Instructions for the task:
Go through the listing below and say how many lines include "registers". Give the number by itself.

Record set:
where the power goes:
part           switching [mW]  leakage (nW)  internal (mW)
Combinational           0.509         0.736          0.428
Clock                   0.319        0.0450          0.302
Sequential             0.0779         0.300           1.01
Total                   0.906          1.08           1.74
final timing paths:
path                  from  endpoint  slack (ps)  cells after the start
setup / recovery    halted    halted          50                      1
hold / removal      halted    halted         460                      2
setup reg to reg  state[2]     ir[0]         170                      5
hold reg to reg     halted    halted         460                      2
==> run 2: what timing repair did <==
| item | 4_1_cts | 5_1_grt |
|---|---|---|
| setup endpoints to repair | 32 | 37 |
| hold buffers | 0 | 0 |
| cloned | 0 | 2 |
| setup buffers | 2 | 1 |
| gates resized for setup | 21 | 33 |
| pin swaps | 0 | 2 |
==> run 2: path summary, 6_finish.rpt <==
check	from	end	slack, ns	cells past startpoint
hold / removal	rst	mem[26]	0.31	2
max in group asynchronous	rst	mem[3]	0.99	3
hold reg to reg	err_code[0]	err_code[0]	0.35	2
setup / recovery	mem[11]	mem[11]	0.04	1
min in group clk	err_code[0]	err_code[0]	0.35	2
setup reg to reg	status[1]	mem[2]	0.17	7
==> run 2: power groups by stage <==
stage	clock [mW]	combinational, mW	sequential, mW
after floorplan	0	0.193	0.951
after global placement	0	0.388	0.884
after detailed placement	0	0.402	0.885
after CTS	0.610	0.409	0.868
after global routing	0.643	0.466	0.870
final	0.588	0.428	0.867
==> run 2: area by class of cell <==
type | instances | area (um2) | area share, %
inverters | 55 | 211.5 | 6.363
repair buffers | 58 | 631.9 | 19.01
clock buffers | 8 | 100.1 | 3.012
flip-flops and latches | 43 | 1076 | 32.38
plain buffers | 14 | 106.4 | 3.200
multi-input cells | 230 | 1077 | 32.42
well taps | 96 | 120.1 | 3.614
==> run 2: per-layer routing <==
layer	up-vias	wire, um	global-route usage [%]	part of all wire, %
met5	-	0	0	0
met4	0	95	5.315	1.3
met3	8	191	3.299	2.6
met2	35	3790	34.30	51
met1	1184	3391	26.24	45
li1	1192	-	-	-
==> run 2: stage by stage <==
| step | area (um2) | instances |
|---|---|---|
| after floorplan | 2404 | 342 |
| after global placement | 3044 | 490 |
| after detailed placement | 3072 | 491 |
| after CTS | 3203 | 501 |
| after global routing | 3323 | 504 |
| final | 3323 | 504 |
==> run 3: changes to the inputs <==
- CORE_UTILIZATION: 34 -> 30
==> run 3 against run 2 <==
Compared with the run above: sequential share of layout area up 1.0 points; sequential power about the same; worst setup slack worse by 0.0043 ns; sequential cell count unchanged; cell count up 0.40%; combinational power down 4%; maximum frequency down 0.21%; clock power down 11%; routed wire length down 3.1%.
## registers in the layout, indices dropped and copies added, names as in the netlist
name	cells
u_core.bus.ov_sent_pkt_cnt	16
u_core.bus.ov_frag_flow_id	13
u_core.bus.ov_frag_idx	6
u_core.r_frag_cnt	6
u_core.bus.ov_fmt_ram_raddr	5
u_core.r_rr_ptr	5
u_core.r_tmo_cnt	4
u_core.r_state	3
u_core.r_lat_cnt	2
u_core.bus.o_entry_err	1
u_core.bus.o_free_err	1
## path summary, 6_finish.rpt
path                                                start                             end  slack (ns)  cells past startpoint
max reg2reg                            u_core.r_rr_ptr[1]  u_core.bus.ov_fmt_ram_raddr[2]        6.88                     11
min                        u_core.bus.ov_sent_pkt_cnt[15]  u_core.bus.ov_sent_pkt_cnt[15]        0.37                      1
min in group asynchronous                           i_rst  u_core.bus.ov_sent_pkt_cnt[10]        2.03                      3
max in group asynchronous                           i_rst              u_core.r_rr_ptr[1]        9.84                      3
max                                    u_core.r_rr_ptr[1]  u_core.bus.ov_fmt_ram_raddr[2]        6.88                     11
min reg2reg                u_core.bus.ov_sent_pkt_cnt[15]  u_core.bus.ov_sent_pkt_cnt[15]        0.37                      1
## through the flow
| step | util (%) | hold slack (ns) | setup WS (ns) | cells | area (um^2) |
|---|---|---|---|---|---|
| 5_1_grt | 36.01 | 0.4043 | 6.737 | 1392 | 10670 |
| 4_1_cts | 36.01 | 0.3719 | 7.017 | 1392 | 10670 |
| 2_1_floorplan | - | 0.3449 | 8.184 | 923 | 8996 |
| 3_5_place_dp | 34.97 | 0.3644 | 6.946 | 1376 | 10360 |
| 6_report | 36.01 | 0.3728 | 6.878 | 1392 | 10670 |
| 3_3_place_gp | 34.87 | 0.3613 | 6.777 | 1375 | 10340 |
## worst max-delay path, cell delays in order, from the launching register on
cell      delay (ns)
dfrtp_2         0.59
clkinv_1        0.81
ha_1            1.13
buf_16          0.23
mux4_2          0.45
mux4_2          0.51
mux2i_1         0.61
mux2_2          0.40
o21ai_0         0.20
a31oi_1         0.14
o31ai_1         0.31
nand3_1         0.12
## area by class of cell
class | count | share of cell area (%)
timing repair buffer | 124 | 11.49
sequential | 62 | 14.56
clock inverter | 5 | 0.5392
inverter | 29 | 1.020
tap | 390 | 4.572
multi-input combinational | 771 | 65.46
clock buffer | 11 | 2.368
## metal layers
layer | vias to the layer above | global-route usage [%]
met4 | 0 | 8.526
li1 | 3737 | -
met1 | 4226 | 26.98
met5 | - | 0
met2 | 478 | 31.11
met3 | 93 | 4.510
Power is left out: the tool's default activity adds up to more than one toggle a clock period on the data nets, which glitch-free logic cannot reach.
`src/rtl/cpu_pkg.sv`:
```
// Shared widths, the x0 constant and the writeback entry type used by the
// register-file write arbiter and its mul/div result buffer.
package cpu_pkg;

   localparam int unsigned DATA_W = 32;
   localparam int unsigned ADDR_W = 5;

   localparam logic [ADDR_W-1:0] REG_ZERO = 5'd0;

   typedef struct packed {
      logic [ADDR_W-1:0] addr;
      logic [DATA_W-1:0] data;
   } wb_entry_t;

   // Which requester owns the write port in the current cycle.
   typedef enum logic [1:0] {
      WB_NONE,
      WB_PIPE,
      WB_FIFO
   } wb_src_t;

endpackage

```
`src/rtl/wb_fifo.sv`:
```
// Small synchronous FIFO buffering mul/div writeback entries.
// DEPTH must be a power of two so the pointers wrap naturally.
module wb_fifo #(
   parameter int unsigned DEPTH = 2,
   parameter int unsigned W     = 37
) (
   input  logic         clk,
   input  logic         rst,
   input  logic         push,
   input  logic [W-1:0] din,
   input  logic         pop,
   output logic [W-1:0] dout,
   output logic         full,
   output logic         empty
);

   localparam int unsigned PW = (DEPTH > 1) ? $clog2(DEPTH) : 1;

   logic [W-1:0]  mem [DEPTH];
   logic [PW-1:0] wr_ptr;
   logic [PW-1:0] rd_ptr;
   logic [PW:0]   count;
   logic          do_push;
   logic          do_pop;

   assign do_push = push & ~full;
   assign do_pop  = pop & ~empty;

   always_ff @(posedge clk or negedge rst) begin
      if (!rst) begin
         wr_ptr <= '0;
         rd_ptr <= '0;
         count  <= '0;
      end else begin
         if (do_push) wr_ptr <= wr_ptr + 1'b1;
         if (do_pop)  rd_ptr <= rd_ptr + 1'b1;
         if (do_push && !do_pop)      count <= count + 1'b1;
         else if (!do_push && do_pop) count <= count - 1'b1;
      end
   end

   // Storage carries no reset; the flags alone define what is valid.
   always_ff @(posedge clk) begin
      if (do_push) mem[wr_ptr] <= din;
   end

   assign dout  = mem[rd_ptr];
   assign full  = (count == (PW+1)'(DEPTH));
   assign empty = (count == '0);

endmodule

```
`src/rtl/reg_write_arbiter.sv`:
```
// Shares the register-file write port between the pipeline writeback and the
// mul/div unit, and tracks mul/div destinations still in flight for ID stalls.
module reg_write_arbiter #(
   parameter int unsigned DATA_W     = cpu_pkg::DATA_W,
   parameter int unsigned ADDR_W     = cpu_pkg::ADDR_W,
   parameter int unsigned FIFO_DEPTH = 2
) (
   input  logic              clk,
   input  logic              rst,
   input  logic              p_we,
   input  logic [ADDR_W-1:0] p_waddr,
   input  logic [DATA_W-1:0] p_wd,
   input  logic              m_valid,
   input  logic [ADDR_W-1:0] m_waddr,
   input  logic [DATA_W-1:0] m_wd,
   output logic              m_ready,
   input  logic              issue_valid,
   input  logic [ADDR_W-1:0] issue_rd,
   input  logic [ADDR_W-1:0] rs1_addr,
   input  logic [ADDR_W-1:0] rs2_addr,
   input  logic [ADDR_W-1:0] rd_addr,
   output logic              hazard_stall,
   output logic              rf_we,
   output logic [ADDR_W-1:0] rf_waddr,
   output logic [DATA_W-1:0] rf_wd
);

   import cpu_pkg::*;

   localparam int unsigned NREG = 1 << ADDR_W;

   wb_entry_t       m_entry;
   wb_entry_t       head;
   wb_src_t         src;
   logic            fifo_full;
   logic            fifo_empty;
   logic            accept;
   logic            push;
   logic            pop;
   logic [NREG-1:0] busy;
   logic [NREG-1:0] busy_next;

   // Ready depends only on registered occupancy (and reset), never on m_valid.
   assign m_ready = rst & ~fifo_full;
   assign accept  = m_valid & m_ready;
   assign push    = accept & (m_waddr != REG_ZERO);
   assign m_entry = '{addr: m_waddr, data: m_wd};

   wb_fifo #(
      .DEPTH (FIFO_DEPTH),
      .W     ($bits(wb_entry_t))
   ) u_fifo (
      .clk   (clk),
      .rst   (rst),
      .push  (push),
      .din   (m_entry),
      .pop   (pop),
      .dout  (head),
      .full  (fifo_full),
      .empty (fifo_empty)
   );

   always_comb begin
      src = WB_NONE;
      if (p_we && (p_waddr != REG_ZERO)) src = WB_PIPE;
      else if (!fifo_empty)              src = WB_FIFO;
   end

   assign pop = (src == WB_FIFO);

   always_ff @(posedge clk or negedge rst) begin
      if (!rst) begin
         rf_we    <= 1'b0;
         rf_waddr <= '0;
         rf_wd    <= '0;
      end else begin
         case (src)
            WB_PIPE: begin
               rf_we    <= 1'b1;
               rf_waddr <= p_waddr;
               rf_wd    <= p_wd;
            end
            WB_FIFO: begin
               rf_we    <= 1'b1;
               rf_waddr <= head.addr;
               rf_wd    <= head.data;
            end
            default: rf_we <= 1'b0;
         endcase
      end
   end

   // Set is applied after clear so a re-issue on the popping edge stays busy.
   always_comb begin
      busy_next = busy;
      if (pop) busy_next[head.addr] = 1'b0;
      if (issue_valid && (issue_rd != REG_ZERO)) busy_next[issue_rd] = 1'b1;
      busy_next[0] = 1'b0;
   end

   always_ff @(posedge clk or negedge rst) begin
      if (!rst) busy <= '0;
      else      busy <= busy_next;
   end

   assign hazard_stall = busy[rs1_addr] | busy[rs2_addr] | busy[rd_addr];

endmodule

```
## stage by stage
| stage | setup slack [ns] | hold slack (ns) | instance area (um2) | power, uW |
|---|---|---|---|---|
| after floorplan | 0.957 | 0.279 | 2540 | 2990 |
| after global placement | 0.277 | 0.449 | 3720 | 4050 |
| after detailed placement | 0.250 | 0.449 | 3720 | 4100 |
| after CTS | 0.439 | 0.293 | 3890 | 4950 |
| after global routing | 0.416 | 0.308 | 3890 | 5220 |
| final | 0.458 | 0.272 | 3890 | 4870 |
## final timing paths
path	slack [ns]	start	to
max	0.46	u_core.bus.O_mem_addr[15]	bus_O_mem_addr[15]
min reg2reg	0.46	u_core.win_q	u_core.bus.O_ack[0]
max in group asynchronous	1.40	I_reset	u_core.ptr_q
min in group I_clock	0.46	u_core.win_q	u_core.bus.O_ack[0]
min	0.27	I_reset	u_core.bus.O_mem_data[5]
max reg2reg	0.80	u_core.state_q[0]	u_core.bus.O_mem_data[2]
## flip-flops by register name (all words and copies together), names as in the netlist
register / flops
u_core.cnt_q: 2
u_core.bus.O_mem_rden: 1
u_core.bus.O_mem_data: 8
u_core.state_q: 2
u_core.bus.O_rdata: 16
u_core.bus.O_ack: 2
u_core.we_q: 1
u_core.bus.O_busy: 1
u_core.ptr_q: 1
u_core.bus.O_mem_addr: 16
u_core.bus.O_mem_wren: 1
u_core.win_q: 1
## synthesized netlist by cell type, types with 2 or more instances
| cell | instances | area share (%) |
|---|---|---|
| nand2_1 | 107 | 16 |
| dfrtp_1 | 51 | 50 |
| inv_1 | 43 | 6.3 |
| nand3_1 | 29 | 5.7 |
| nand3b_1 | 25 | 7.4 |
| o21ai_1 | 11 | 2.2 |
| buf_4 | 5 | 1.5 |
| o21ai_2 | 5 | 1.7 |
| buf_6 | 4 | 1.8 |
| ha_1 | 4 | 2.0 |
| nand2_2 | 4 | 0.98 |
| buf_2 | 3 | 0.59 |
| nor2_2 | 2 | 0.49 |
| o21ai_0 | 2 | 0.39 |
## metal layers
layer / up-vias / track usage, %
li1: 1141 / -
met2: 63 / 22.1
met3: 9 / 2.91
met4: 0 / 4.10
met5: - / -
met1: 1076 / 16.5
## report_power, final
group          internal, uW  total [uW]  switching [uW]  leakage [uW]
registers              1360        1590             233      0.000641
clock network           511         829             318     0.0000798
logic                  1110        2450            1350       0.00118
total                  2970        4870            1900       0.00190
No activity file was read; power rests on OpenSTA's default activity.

Written reply:
2